1. Sum of the forces acting in any direction should be zero. This condition is also written as the sum of the forces in x-direction, or in y-direction or in z-direction should be zero.
2. Sum of all the moments acting any point should be zero, that is, sum clockwise moments should be equal to sum of anticlockwise moments at any point.
(b) As ladder is supported along horizontal plane and vertical wall, there will be reaction forces perpendicularto the horizonatl plane and vertical wall. As a result, there will be frictional forces acting such that these forces will try to oppose the ladder movement. Frictional force along the wall will act in vertical direction and frictional force on horizontal plane in –ve x-direction. Weight of the ladder will act downwards. It will act at the middle point of the ladder as it is uniform.
Keeping these points in mind, we can make the following free body diagram to show the various forces acting on the ladder.
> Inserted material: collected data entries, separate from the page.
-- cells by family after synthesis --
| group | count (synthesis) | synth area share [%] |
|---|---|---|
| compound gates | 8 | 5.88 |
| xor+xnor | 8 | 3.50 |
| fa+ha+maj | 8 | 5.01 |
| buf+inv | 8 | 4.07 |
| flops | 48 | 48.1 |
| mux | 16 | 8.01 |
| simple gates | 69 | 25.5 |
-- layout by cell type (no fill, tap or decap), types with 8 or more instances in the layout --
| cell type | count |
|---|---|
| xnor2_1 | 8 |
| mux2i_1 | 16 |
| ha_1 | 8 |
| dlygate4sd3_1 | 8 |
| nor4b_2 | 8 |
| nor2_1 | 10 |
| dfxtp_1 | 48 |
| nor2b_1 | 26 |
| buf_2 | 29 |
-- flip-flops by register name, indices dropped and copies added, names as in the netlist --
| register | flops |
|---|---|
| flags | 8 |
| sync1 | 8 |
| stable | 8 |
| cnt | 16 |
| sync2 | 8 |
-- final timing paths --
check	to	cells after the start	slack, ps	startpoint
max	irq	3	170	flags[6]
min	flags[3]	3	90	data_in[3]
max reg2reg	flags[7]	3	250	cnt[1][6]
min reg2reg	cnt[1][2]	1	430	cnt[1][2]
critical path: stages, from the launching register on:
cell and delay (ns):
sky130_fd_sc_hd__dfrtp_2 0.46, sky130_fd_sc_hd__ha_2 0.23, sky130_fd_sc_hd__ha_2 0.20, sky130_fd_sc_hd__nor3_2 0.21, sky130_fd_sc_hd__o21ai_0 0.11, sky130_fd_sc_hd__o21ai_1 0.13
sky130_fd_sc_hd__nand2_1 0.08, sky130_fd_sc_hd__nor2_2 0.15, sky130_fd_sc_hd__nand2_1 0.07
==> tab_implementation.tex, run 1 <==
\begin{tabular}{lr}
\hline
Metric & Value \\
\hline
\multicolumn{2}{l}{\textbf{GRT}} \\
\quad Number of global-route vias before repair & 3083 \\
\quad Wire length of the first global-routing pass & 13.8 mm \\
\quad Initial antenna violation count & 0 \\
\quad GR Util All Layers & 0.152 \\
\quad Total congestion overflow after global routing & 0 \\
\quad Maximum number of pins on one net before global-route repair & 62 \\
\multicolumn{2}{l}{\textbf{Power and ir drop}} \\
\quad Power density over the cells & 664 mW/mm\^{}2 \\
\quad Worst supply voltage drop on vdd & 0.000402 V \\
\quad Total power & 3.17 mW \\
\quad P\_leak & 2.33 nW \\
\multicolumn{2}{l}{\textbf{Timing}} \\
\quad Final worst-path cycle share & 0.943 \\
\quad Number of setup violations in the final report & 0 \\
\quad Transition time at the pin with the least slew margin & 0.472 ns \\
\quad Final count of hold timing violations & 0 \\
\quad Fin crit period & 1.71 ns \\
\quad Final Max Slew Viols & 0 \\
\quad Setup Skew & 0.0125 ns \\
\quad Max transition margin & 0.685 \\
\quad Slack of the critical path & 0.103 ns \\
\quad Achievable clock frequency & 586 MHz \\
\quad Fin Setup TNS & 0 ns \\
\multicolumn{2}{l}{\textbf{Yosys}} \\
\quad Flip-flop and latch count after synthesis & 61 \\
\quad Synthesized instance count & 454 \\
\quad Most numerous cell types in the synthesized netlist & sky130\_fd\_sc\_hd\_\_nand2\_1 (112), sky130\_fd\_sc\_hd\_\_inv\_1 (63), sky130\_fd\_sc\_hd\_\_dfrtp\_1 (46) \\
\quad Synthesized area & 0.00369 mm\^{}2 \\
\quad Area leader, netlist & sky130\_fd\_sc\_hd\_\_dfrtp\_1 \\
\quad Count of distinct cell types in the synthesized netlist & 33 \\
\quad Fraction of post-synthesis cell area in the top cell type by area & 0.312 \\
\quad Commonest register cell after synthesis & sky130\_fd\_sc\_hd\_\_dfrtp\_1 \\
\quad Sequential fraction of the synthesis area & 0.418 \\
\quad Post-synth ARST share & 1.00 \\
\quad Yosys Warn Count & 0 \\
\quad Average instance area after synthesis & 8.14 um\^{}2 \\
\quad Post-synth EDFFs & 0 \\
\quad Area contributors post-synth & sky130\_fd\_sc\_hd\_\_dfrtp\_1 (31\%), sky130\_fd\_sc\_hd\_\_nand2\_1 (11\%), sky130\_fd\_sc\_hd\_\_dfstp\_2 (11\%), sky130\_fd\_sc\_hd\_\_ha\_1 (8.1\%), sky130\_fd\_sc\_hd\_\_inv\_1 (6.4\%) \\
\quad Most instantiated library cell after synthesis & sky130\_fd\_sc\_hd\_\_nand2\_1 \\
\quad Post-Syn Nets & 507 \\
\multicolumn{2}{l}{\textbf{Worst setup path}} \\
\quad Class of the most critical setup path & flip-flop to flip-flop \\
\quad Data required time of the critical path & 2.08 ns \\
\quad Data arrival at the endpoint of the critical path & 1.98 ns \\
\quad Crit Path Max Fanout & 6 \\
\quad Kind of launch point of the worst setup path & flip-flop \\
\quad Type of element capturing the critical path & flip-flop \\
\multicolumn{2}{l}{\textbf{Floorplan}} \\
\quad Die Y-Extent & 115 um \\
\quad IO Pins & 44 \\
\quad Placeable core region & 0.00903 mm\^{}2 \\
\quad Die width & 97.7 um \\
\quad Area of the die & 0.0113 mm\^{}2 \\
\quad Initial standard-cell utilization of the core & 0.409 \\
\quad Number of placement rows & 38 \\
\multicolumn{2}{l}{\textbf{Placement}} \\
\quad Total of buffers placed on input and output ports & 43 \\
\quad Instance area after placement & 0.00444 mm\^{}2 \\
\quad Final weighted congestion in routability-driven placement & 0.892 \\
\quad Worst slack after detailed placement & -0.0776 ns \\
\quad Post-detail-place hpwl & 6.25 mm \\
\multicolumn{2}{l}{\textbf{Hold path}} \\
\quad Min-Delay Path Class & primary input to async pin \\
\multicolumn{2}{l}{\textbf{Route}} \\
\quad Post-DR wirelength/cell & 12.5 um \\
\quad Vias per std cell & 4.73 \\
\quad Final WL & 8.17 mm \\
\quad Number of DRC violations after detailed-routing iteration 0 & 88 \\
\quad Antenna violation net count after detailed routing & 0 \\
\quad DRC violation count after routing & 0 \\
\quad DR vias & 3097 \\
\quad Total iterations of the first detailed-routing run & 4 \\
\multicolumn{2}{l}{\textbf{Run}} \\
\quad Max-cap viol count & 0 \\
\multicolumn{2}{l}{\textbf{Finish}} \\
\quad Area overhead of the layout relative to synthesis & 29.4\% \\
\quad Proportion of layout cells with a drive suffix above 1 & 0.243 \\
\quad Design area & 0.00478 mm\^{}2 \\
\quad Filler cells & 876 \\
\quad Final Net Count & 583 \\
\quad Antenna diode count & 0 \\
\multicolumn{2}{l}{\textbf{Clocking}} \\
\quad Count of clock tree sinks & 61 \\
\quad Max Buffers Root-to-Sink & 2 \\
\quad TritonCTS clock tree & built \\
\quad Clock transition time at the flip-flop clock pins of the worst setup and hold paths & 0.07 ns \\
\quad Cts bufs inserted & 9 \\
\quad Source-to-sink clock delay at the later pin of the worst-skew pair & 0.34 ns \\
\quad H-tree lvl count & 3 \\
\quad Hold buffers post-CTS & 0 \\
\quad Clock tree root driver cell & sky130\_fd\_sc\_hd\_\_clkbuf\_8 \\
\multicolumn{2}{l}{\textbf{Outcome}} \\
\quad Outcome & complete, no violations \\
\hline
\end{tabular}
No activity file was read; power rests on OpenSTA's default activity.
(c)(i) As ladder is staic, we will hace
Sum of the forces acting in horizontal direction = 0.
Or, F2 = μF1 …. (1)
Sum of the forces acting in vertical direction =0.
Or, mg = F1+μF2 …. (2)
(ii) For staic condition of the ladder,
Sum of anticlockwise moments= sum of clockwise moments at any point.
Anti-clockwise moment at ladder center
= μF2*Lcosα+F2*Lsinα+ μF1*Lsinα
Clock wise moment at ladder center = F1*Lcosα
(iii) In equilibrium,
Sum of anticlockwise moments= sum of clockwise moments at any point.
Hence, μF2*Lcosα+F2*Lsinα+ μF1*Lsinα = F1*Lcosα
(iv) Simplifying above equation, we get
(F2+ μF1)sinα = (F1- μF2)cosα
Or, tanα = sinα/cosα = (F1- μF2)/ (F2+ μF1) F2 = μF1; hence, tanα = (F1- μ^2F1)/ (2μF1)
= (1-μ^2/2μ
(d)(i) Net force acting on floor in –ve x-direction = F2-μF1
For ladder to be stationary, we should have F2= μF1. If F2> μF1, the ladder will start moving along the floor and wall. Force (mg-F1-μF2) will act in –ve y-direction.
(ii) Under static condition, tanα = (1-μ^2/(2μ)
= (1-0.65^2)/(2*0.65)
= 0.44423
Or, α = 23.95, say 24 deg
If α becomes less than 24 deg, the ladder will start moving. Hence, this is the minimum angle which the ladder should make with the floor.